3. The players take turns choosing a box and put a number of stones into the box. The number mustn’t be great than the square of the number of stones before the player adds the stones. For example, the player can add 1 to 9 stones if there are 3 stones in the box. Of course, the total number of stones mustn’t be great than the size of the box.
   4.Who can’t add stones any more will loss the game.
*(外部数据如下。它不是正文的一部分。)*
**config.mk**
```make
export PLATFORM = sky130hd
export DESIGN_NAME = uart_receiver
export DESIGN_NICKNAME = d
export VERILOG_FILES = /design/src/rtl/uart_pkg.sv /design/src/rtl/uart_sync2.sv /design/src/rtl/uart_receiver.sv
export SDC_FILE = /design/constraint.sdc
export NUM_CORES = 1
export LEC_CHECK = 0
export BUFFER_PORTS_ARGS = -buffer_cell sky130_fd_sc_hd__buf_4
export CAP_MARGIN = 20
export CORE_MARGIN = 8
export CORE_UTILIZATION = 56
export CTS_CLUSTER_DIAMETER = 50
export DETAILED_ROUTE_END_ITERATION = 8
export GPL_TIMING_DRIVEN = 0
export PLACE_DENSITY_LB_ADDON = 0.12
export REMOVE_ABC_BUFFERS = 1
export SKIP_LAST_GASP = 1
export SYNTH_ARGS = -nofsm -noshare
export SYNTH_HDL_FRONTEND = slang
export SYNTH_SLANG_ARGS = --single-unit
```
**constraint.sdc**
```tcl
create_clock -name clk -period 2.2 [get_ports clk]
set_input_delay 0.22 -clock clk [delete_from_list [all_inputs] [get_ports clk]]
set_output_delay 0.22 -clock clk [all_outputs]
set_load 0.03 [all_outputs]
```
Give an Initial state of the game. You are supposed to find whether the first player will win the game if both of the players make the best strategy.

Input
The input file contains several test cases.
Each test case begins with an integer N, 0 < N ≤ 50, the number of the boxes.
In the next N line there are two integer si, ci (0 ≤ ci ≤ si ≤ 1,000,000) on each line, as the size of the box is si and there are ci stones in the box.
N = 0 indicates the end of input and should not be processed.

Output
For each test case, output the number of the case on the first line, then output “Yes” (without quotes) on the next line if the first player can win the game, otherwise output “No”.

Sample Input
3
2 0
3 3
6 2
2
6 3
6 3
0

Sample Output
Case 1:
Yes
Case 2:
No

思维型sg函数，百度一搜一大堆题解理解后还是自己再写一遍为好。

每次往盒子里放得数量不超过当前数量的平方，不能再放的人为输；

找到一个最大的tmp满足：

    tmp + tmp * tmp < si;

这时：

1，tmp < ci, 此时有放满si的方法，通过sg函数的定义我们可以知道下一种情况的可能有0~si-ci+1这些情况，没出现的最小值为si-ci；
2，tmp >= ci，此时递归可解，以为此时最大为si和最大为tmp一样，都会到达能一步放满的情况，所以不断的把tmp当做si向下递归即可。

ac代码：

#include 

using namespace std;

#define rep(i,a,n) for(int i = (a); i < (n); i++)
#define per(i,a,n) for(int i = (n)-1; i >= a; i--)
#define clr(arr,val) memset(arr,val,sizeof(arr))
#define pb push_back
#define mp make_pair
#define fi first
#define se second
#define pi acos(-1)
typedef long long LL;
typedef pair<int, int> pii;
const double eps = 1e-8;
const LL mod = 1000000007;
int get_sg(int si, int ci){
    int tmp = (int)sqrt(1.0*si);
    while (tmp + tmp*tmp >= si) tmp--;
    if(tmp < ci) return si - ci;
    else return get_sg(tmp, ci);
}
int main(int argc, char const *argv[]) {
    int n, cas = 1;
    int si, ci;
    while (cin >> n && n) {
        printf("Case %d:\n", cas++);
        int ans = 0;
        while (n--) {
            scanf("%d%d", &si, &ci);
            ans ^= get_sg(si, ci);
        }
        puts(ans ? "Yes" : "No");
    }
    return 0;
}

最后不要惯性思维。。。习惯性写成Case #%d结果wa两次，这题真是不按套路出牌。。。